Пальцы матери лениво сплетались и расплетались, но работали только большой и указательный, а между ними – несколько прядей волос. Тот жест, которым завсегдатай распродаж щупает ткань лацкана, только более ритмичный и длительный.
Она слабо улыбалась и смотрела Шелл в лицо, но Шелл не могла поймать ее глаз. Движения сделали волосы безличными. Они не принадлежали Шелл. Двигалось одеяло. Другой рукой мама что-то под ним делала. В том же ритме.
Есть такое молчание, каким мы реагируем на пороки, дурные привычки, сибаритство наших близких. Оно не имеет отношения к осуждению. Шелл лежала очень неподвижно, глядя на снег. Она находилась между снегом и матерью, разъединенная с ними обоими.
Ведущий пригласил всех мальчиков и девочек присоединиться к Каравану на следующей неделе, когда они все вместе отправятся в далекую Грецию.
– Ох, ну разве мы не лентяйки? Вставайте-ка, мисс Неженка.
Шелл одевалась ужасно долго. Дом казался очень древним, его населяли призраки старых гигиенических салфеток, истерзанных подвязок, использованных бритвенных лезвий. Она столкнулась со слабостью взрослого без малейшей детской жестокости.
Когда отец, красный и веселый, вошел после прогулки по лесу и поцеловал мать, Шелл смотрела очень внимательно. Она жалела о папиной неудаче, которая, как она поняла, была такой же частью его, как страсть к миниатюрным домам и тихий интерес к животным.
Это случилось за несколько лет до того, как ее мать начала пользоваться неотъемлемыми правами менопаузы. Она стала постоянно ходить по дому в шубе и солнцезащитных очках. Намекала, потом прямо заявляла, что пожертвовала карьерой концертной пианистки. Когда ее спрашивали, ради кого, отказывалась отвечать и убавляла мощность термостата.
Муж удерживал ее эксцентричность на уровне шутки даже несмотря на то, что порой она злобно нападала на юных дочерей. Он разрешил ей стать в доме ребенком, и по-прежнему целовал ее до и после каждой трапезы.
Шелл любила его за то, как он обращался с матерью, и считала большой удачей, что выросла в этой атмосфере супружеской любви. Его терпение, его поцелуи были крошечными взносами в счет долга, который, как она знала, он не покроет никогда.
Вредным последствием этой невротической интерлюдии стало соперничество между Шелл и ее сестрой. Мать подгоняла и развивала его с безошибочным инстинктом, который позволяет людям, живущим под одной крышей, чувствовать боль друг друга.
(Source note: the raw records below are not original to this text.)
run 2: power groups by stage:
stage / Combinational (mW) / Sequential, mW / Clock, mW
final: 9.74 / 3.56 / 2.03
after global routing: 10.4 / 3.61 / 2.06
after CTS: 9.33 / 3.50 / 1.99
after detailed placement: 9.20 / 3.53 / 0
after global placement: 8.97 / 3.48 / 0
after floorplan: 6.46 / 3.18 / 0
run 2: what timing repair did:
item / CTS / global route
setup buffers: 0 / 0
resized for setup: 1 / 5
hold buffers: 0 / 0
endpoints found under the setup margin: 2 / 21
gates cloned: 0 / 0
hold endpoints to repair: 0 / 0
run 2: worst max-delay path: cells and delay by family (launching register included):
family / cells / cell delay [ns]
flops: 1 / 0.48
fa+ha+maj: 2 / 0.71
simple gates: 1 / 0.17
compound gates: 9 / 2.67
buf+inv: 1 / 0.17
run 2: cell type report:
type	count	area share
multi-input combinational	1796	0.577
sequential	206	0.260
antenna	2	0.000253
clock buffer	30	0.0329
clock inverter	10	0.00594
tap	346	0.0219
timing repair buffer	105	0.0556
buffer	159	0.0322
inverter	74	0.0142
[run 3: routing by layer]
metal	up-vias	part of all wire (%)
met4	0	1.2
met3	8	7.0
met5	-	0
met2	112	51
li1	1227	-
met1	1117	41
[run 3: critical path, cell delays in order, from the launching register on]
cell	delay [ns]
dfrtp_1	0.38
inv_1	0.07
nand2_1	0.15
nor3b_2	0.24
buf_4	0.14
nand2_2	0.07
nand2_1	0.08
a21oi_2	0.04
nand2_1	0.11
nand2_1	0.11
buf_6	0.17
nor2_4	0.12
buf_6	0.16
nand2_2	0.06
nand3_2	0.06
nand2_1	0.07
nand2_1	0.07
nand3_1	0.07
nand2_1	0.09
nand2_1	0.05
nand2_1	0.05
$ cat src/rtl/tappy_tx.sv
// tappy two-wire serial transmitter: accepts a parallel word on valid/ready and
// shifts it out MSB first as a slow registered clk/dat pair derived from sysclk.
module tappy_tx #(
   parameter int WIDTH       = 8,
   parameter int HALF_PERIOD = 4,
   parameter int GAP_CYCLES  = 16
) (
   input  logic             sysclk,
   input  logic             rst_n,
   input  logic [WIDTH-1:0] word,
   input  logic             valid,
   output logic             ready,
   output logic             clk,
   output logic             dat,
   output logic             done
);

   localparam int HMAX0 = (HALF_PERIOD > GAP_CYCLES) ? HALF_PERIOD : GAP_CYCLES;
   localparam int HMAX  = (HMAX0 > 2) ? HMAX0 : 2;
   localparam int HCW   = $clog2(HMAX) + 1;
   localparam int BCW   = $clog2(WIDTH) + 1;

   localparam logic [HCW-1:0] HP_LOAD  = HCW'(HALF_PERIOD - 1);
   localparam logic [HCW-1:0] GAP_LOAD = HCW'(GAP_CYCLES - 1);
   localparam logic [HCW-1:0] H_ONE    = HCW'(1);
   localparam logic [BCW-1:0] BIT_LOAD = BCW'(WIDTH - 1);
   localparam logic [BCW-1:0] B_ONE    = BCW'(1);

   if (HALF_PERIOD < 2) begin : g_bad_half_period
      $error("tappy_tx: HALF_PERIOD must be at least 2");
   end

   typedef enum logic [1:0] {IDLE, LOW, HIGH, GAP} state_t;

   state_t           state_q, state_d;
   logic             clk_q, clk_d;
   logic             dat_q, dat_d;
   logic             done_q, done_d;
   logic [WIDTH-1:0] shreg_q, shreg_d;
   logic [WIDTH-1:0] shifted;
   logic [HCW-1:0]   hcnt_q, hcnt_d;
   logic [BCW-1:0]   bcnt_q, bcnt_d;

   assign shifted = shreg_q << 1;

   // done takes the place of ready for one cycle so the two never overlap,
   // which also gives GAP_CYCLES=0 a single idle cycle before the next accept
   assign ready = (state_q == IDLE) && !done_q;
   assign clk   = clk_q;
   assign dat   = dat_q;
   assign done  = done_q;

   always_ff @(posedge sysclk or negedge rst_n) begin
      if (!rst_n) begin
         state_q <= IDLE;
         clk_q   <= 1'b0;
         dat_q   <= 1'b0;
         done_q  <= 1'b0;
         shreg_q <= '0;
         hcnt_q  <= '0;
         bcnt_q  <= '0;
      end else begin
         state_q <= state_d;
         clk_q   <= clk_d;
         dat_q   <= dat_d;
         done_q  <= done_d;
         shreg_q <= shreg_d;
         hcnt_q  <= hcnt_d;
         bcnt_q  <= bcnt_d;
      end
   end

   always_comb begin
      state_d = state_q;
      clk_d   = clk_q;
      dat_d   = dat_q;
      done_d  = 1'b0;
      shreg_d = shreg_q;
      hcnt_d  = hcnt_q;
      bcnt_d  = bcnt_q;
      case (state_q)
         IDLE: begin
            clk_d = 1'b0;
            dat_d = 1'b0;
            if (valid && ready) begin
               shreg_d = word;
               bcnt_d  = BIT_LOAD;
               hcnt_d  = HP_LOAD;
               dat_d   = word[WIDTH-1];
               state_d = LOW;
            end
         end
         LOW: begin
            if (hcnt_q == '0) begin
               clk_d   = 1'b1;
               hcnt_d  = HP_LOAD;
               state_d = HIGH;
            end else begin
               hcnt_d = hcnt_q - H_ONE;
            end
         end
         HIGH: begin
            if (hcnt_q == '0) begin
               clk_d = 1'b0;
               if (bcnt_q != '0) begin
                  // next bit changes on the same edge that drops clk
                  shreg_d = shifted;
                  dat_d   = shifted[WIDTH-1];
                  bcnt_d  = bcnt_q - B_ONE;
                  hcnt_d  = HP_LOAD;
                  state_d = LOW;
               end else begin
                  dat_d   = 1'b0;
                  done_d  = 1'b1;
                  shreg_d = '0;
                  bcnt_d  = '0;
                  if (GAP_CYCLES == 0) begin
                     hcnt_d  = '0;
                     state_d = IDLE;
                  end else begin
                     hcnt_d  = GAP_LOAD;
                     state_d = GAP;
                  end
               end
            end else begin
               hcnt_d = hcnt_q - H_ONE;
            end
         end
         GAP: begin
            clk_d = 1'b0;
            dat_d = 1'b0;
            if (hcnt_q == '0) begin
               state_d = IDLE;
            end else begin
               hcnt_d = hcnt_q - H_ONE;
            end
         end
         default: begin
            clk_d   = 1'b0;
            dat_d   = 1'b0;
            hcnt_d  = '0;
            bcnt_d  = '0;
            state_d = IDLE;
         end
      endcase
   end

endmodule

$ cat config.mk
export PLATFORM = sky130hd
export DESIGN_NAME = tappy_tx
export DESIGN_NICKNAME = d
export VERILOG_FILES = /design/src/rtl/tappy_tx.sv
export SDC_FILE = /design/constraint.sdc
export NUM_CORES = 1
export LEC_CHECK = 0
export ABC_CLOCK_PERIOD_IN_PS = 3700
export BUFFER_PORTS_ARGS = -buffer_cell sky130_fd_sc_hd__buf_4
export CORE_MARGIN = 2
export CORE_UTILIZATION = 35
export CTS_BUF_LIST = sky130_fd_sc_hd__clkbuf_4 sky130_fd_sc_hd__clkbuf_8
export DETAILED_ROUTE_END_ITERATION = 7
export PLACE_DENSITY = 0.62
export SLEW_MARGIN = 25
export SYNTH_ARGS = -nofsm -noshare
export SYNTH_HDL_FRONTEND = slang
export SYNTH_SLANG_ARGS = --single-unit
$ cat constraint.sdc
create_clock -name sysclk -period 3.7 [get_ports sysclk]
set_input_delay 0.185 -clock sysclk [delete_from_list [all_inputs] [get_ports sysclk]]
set_output_delay 0.185 -clock sysclk [all_outputs]
set_load 0.01 [all_outputs]
==> flow_summary.ini, run 1 <==
[outcome]
outcome = complete, no violations

[clock_network]
root_buffer = clkbuf_4
clkTransAtPathRegs_ns = 0.11
cts_sinks = 21
cts_tree = built
clkLatencyLatePin_ns = 0.30
cts_buffer_depth = 2
cts_htree_levels = 1
cts_buffers = 3

[placement]
place_hpwl_mm = 1.55
routabilityCongestion = 0.808
placed_area_um2 = 1260
io_buffers = 14
pre_cts_ws_ns = 1.87
dp_cells = 169

[logic_synthesis]
yosysUniqueCellTypes = 31
synth-main-ff-cell = dfrtp_1
synth-async-reset-ratio_pct = 100
synth_edf_count = 0
syn_nets = 129
ys_seq_area_share_pct = 45.9
syn_area_per_cell_um2 = 9.79
synth-seq-cells = 21
synth_area_um2 = 1140
syn-instance-count = 117
yosysWarnings = 0

[power_and_ir_drop]
swShare_pct = 20.2
p_switching_mw = 0.0726
clockPowerShare_pct = 31.8
pwr-share-seq_pct = 64.1
p_int_mw = 0.287
leakagePower_nw = 0.560
peakVddDrop_v = 0.000131
power_density_nw_per_um2 = 276
design_power_total_mw = 0.360
p_comb_share_pct = 4.1

[critical_path]
crit-reg2reg-launch = state_q[1]$_DFFE_PN0P_
r2r_slack_ns = 1.84
cp-startpoint = state_q[1]$_DFFE_PN0P_
critPathCaptureType = register
crit_type = reg -> reg
cp-start-kind = register
critical-path-slowest-cell = nor2b_1
slowest_delay_ns = 0.72
cp_cell_sequence = nor2b_1 -> a21oi_4 -> o21a_1
worstPathMaxFanout = 18
critPathArrivalTime_ns = 2.07
cp.required_ns = 3.90
critPathTopFamily = simple AND/OR/NAND/NOR gates
path_buf_inv = 0

[floorplan]
fp.dieH_um = 61.2
coreArea_um2 = 3080
dieArea_um2 = 3740
rows = 20
start_util_pct = 37.2
ios = 15
die_w_um = 61.2

[finish]
stdcell_count = 174
multi_input_area_um2 = 564
seqCellArea_um2 = 526
num-nets-final = 143
area_delta_synth_final_pct = 14.0
final_cell_area_um2 = 1310
final_util_pct = 42.4
n_antenna_cell = 0
drive_above_1_share_pct = 27.7
n_fill_cell = 310

[drt]
vias = 873
first_pass_iters = 4
routed_wl_mm = 2.09
ant_nets = 0
avgViaCountPerCell = 5.02
route.detailed.drc = 0
post_drt_wl_per_cell_um = 12.0
drt-initial-drc-count = 20

[timing]
period_needed_ns = 1.86
finalHoldViolCount = 0
setup_violations = 0
hold_ws_ns = 0.107
max_slew_margin_pct = 44.8
fin_crit_sh_pct = 50.4
worst_slack_ns = 1.84
finalClockSkew_ns = 0.00547
rsz0062_at_grt = no
fin_tns_setup_ns = 0
fmax_mhz = 537
drv_slew = 0
worst_slew_pin_slew_ns = 0.827

[global_routing]
antenna_found_initial = 0
grt_overflow = 0
grt_pass1_vias = 832
grt_max_degree = 22
grt_pass1_wl_mm = 3.67
track_usage_pct = 13.3

[min_path]
hold_start = word[0]
hp-class = in -> reg

[flow_run]
cap_violations = 0
==> cells in the final DEF, fill, tap and decap left out, types with 2 or more instances in the layout <==
| cell | n |
|---|---|
| o311a_1 | 2 |
| clkbuf_4 | 4 |
| o21ai_1 | 9 |
| and3_4 | 6 |
| nand3_1 | 5 |
| inv_1 | 4 |
| o21ai_0 | 8 |
| nand2_1 | 19 |
| nor2_1 | 8 |
| buf_4 | 14 |
| nor2b_1 | 2 |
| a21oi_2 | 7 |
| dfrtp_1 | 21 |
| o21a_1 | 2 |
| nor3_1 | 3 |
==> worst register-to-register path, cell delays in order, from the launching register on <==
cell,delay [ns]
dfrtp_1,0.55
nor2b_1,0.72
a21oi_4,0.26
o21a_1,0.24
==> per-layer routing <==
metal | vias to the layer above | GRT usage [%] | share of wire (%)
met5 | - | 0 | 0
li1 | 444 | - | -
met2 | 17 | 21.3 | 47
met1 | 408 | 18.0 | 47
met3 | 4 | 2.31 | 4.7
met4 | 0 | 4.97 | 1.4
==> cells by family after synthesis <==
logic type,after synthesis,synth area share [%]
fa+ha+maj,1,1.09
compound gates,36,22.4
buf+inv,10,4.81
simple gates,49,25.8
flops,21,45.9
==> cell usage after synthesis, types with 2 or more instances <==
cell type	number	area share, %
a21oi_2	7	5.4
o21a_1	2	1.3
o21ai_0	8	3.5
nand2_1	19	6.2
buf_6	2	2.0
nor3_1	3	1.3
inv_1	4	1.3
nand3_1	5	2.2
nor2_1	8	2.6
dfrtp_1	21	46
o21ai_1	9	3.9
and3_4	6	5.9
clkbuf_1	2	0.66
buf_2	2	0.87
nor2b_1	2	1.1
o311a_1	2	1.7
==> power groups by stage <==
stage          Clock (mW)  Sequential [mW]  Combinational (mW)
2_1_floorplan           0            0.235            0.000812
3_3_place_gp            0            0.235              0.0146
3_5_place_dp            0            0.235              0.0146
4_1_cts             0.121            0.231              0.0154
5_1_grt             0.131            0.231              0.0163
6_report            0.114            0.231              0.0149
==> registers in the layout, indices dropped and copies added (netlist names) <==
register,count
bcnt_q,4
done,1
shreg_q,7
dat,1
hcnt_q,5
state_q,2
clk,1
==> final cells by class <==
class                           count  area share, %
Timing Repair Buffer               15           8.82
Sequential cell                    21           40.3
Multi-Input combinational cell     86           43.2
Tap cell                           44           4.22
Clock buffer                        4           2.30
Inverter                            4           1.15
==> path summary, 6_finish.rpt <==
kind / end / cells past startpoint
min in group asynchronous: hcnt_q[3]$_DFFE_PN0P_ / 2
max in group asynchronous: hcnt_q[0]$_DFFE_PN0P_ / 2
max reg2reg: bcnt_q[3]$_DFFE_PN0P_ / 3
max: bcnt_q[3]$_DFFE_PN0P_ / 3
min reg2reg: shreg_q[0]$_DFFE_PN0P_ / 2
min: shreg_q[0]$_DFFE_PN0P_ / 3
==> repair_timing <==
item	CTS	global route
hold buffers	1	0
endpoints found under the hold margin	21	0
setup buffers	0	0
gates resized for setup	0	0
Note: power is estimated with default switching activity, not from simulation.
==> inputs of run 2 (changes only) <==
- ABC_AREA: default -> 1
- ABC_CLOCK_PERIOD_IN_PS: 3700 -> 1700
- PLACE_DENSITY: 0.62 -> 0.64
- clock period: 3.7 -> 1.7 ns (I/O delays scaled with it)
==> run 2 against run 1 <==
  * Critical path depth grew 6
  * Die area fell by 0.82%
  * Largest cell class is now sequential cells
  * Sequential power grew 120%
  * Highest routed layer is now met3
==> flow_summary.ini, run 2 <==
[outcome]
outcome = complete, no violations

[min_path]
hold_end = shreg_q[1]$_DFFE_PN0P_
hold_start = word[1]
min_path_cells = 5
hp-class = in -> reg

[power_and_ir_drop]
p_switching_mw = 0.173
leakagePower_nw = 0.768
peakVddDrop_v = 0.000523
swShare_pct = 21.8
pwr-share-seq_pct = 62.7
power_density_nw_per_um2 = 582
clockPowerShare_pct = 33.5
p_comb_share_pct = 3.8
p_int_mw = 0.623

[finish]
largest-register = shreg_q
top_regs = shreg_q (7), hcnt_q (5), bcnt_q (4)
largest_register_ff_count = 7
final_cell_mix = nand2_1, dfrtp_1, inv_1, buf_4, nand3_1
area_delta_synth_final_pct = 20.5
final_cell_area_um2 = 1370
n_antenna_cell = 0
drive_above_1_share_pct = 20.9
num-nets-final = 185
stdcell_count = 216
mostFrequentLayoutCell = nand2_1

[drt]
routed_wl_mm = 2.20
vias = 966
first_pass_iters = 4
ant_nets = 0
route.detailed.drc = 0
post_drt_wl_per_cell_um = 10.2
avgViaCountPerCell = 4.47
drt-initial-drc-count = 37

[clock_network]
clkTransAtPathRegs_ns = 0.12
root_buffer = clkbuf_4
clkLatencyLatePin_ns = 0.30
cts_htree_levels = 1
cts_buffers = 3
cts_tree = built
cts_sinks = 21
cts_buffer_depth = 2

[logic_synthesis]
yosysMostFrequentCell = nand2_1
synth-main-ff-cell = dfrtp_1
syn_area_per_cell_um2 = 7.47
synth-async-reset-ratio_pct = 100
synth.area.top_cells = dfrtp_1, nand2_1, inv_1, nand3_1, o21ai_0
yosys.area.top_type = dfrtp_1
synth_area_um2 = 1130
synth_edf_count = 0
synth_top_area_share_pct = 46.3
synthTopCellsByCount = nand2_1, dfrtp_1, inv_1, nand3_1
yosysWarnings = 0
synth-seq-cells = 21
ys_seq_area_share_pct = 46.3
yosysUniqueCellTypes = 23
syn-instance-count = 152
syn_nets = 164

[placement]
placed_area_um2 = 1290
dp_cells = 209
routabilityCongestion = 0.826
io_buffers = 14
pre_cts_ws_ns = 0.0957
place_hpwl_mm = 1.62

[floorplan]
fp.dieH_um = 60.9
rows = 20
start_util_pct = 36.9
coreArea_um2 = 3080
ios = 15
die_w_um = 60.9
dieArea_um2 = 3710

[critical_path]
cp-start-kind = register
slowest_delay_ns = 0.38
r2r_end = bcnt_q[0]$_DFFE_PN0P_
r2r_slack_ns = 0.16
critPathArrivalTime_ns = 1.77
cp_cell_sequence = inv_1 -> ha_2 -> nand3_1 -> nand2_2 -> nand2_4 -> nor2_4 -> buf_12 -> nand2_1 -> o21ai_0
cp.required_ns = 1.94
crit_type = reg -> reg
r2r_cells = 9
worstPathMaxFanout = 13
critical-path-slowest-cell = dfrtp_1
critPathTopFamily = simple AND/OR/NAND/NOR gates
critPathCaptureType = register
crit-reg2reg-launch = hcnt_q[1]$_DFFE_PN0P_
path_buf_inv = 2

[timing]
worst_slack_ns = 0.164
finalHoldViolCount = 0
worst_slew_pin_slew_ns = 0.278
max_slew_margin_pct = 81.4
fin_tns_setup_ns = 0
setup_violations = 0
fin_crit_sh_pct = 90.4
drv_slew = 0
finalClockSkew_ns = 0.00217
fmax_mhz = 651
period_needed_ns = 1.54

[flow_run]
cap_violations = 0

[global_routing]
antenna_found_initial = 0
grt_pass1_vias = 898
grt_max_degree = 22
track_usage_pct = 13.4
grt_pass1_wl_mm = 3.75
grt_overflow = 0
==> run 2: worst register-to-register path: stages (launching register included) <==
cell and delay, ns:
dfrtp_1 0.38, inv_1 0.10, ha_2 0.21, nand3_1 0.15
nand2_2 0.16, nand2_4 0.07, nor2_4 0.13, buf_12 0.14
nand2_1 0.05, o21ai_0 0.07
==> run 2: metal layers <==
layer  track usage [%]  vias to the layer above  wire [µm]
met4             0.932                        0          0
li1                  -                      511          -
met1              16.9                      431       1070
met5                 0                        -          0
met3              4.69                        0        112
met2              23.2                       24       1020
==> run 2: layout make-up <==
type,instances,area [µm²]
Clock buffer,4,30.0
Fill cell,298,1710
Inverter,23,86.3
Multi-Input combinational cell,106,520
Sequential cell,21,526
Tap cell,44,55.1
Timing Repair Buffer,18,150
==> run 2: power groups by stage <==
stage | logic [mW] | registers (mW) | clock network (mW)
6_report | 0.0305 | 0.499 | 0.266
3_3_place_gp | 0.0290 | 0.509 | 0
4_1_cts | 0.0317 | 0.499 | 0.277
5_1_grt | 0.0341 | 0.500 | 0.289
3_5_place_dp | 0.0297 | 0.509 | 0
2_1_floorplan | 0.00151 | 0.509 | 0
==> run 2: kinds of logic after synthesis <==
family / after synthesis / synth area share, %
adders and majority gates: 1 / 1.10
DFF: 21 / 46.3
and+or+nand+nor: 86 / 32.5
buffers and inverters: 25 / 9.04
xor gates and xnor gates: 2 / 1.54
AOI/OAI and AO/OA: 17 / 9.48
==> run 2: worst max path at each step <==
stage                                from  depth (start not counted)                     to  slack [ns]
CTS                 hcnt_q[0]$_DFFE_PN0P_                          7  bcnt_q[0]$_DFFE_PN0P_        0.07
floorplan           hcnt_q[0]$_DFFE_PN0P_                          8  bcnt_q[3]$_DFFE_PN0P_        0.30
global placement    hcnt_q[0]$_DFFE_PN0P_                          7  bcnt_q[0]$_DFFE_PN0P_        0.15
global route        hcnt_q[1]$_DFFE_PN0P_                          9  bcnt_q[0]$_DFFE_PN0P_      -0.002
detailed placement  hcnt_q[0]$_DFFE_PN0P_                          7  bcnt_q[0]$_DFFE_PN0P_         0.1
finish              hcnt_q[1]$_DFFE_PN0P_                          9  bcnt_q[0]$_DFFE_PN0P_        0.16
==> run 2: what timing repair did <==
action / 4_1_cts / 5_1_grt
hold endpoints to repair: 21 / 0
hold buffers: 1 / 0
gates resized for setup: 0 / 5
buffers inserted: 0 / 2
setup endpoints to repair: 0 / 12
==> run 2: stage by stage <==
stage | power (mW) | utilization [%] | hold WS (ns)
3_5_place_dp | 0.539 | 41.8 | -0.0104
4_1_cts | 0.808 | 43.1 | 0.0622
6_report | 0.796 | 44.4 | 0.0717
2_1_floorplan | 0.511 | - | -0.211
5_1_grt | 0.822 | 44.4 | 0.0774
3_3_place_gp | 0.538 | 41.8 | -0.0148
– Не могу вспомнить, которой из вас больнее, – раздумывала она. – Хорошо, что вы не близняшки.
Каждое утро отец отвозил Шелл в школу. Это была его идея – отправить девочек в разные школы. Для них обоих это было чудесное время дня.
Она смотрела, как мимо проносится лес. Она знала, как он доволен тем, что она унаследовала его любовь к деревьям. Это было важнее ее собственного восторга – так она входила в женскую жизнь.
Отец очень осторожно водил машину. Должно быть, он не хотел оборачиваться, чтобы взглянуть на нее, ведь он вез такой ценный груз. Должно быть, он не вполне верил, что как-то связан с нею, она была так красива, и он, наверное, удивлялся, почему она верит тому, что он ей говорит. Когда ей исполнилось шестнадцать, он подарил ей ее собственную машину – подержанный «остин».
Школа была продолжением дома. Там было много деревьев и подстриженных кустов, много зданий, видавших виды или построенных так, чтобы казаться видавшими виды. Среди учеников впечатляло количество богатых наследников, и кто мог обвинить начальство в претенциозности, когда оно переодело новое здание для младших в колониальный фасад.
Программа обучения не была рассчитана на подготовку художников, революционеров или керамистов. Такая уолл-стритовская версия маленького красного школьного здания, где девочек обучали скорее украшать общество, чем сомневаться в нем или его ниспровергать.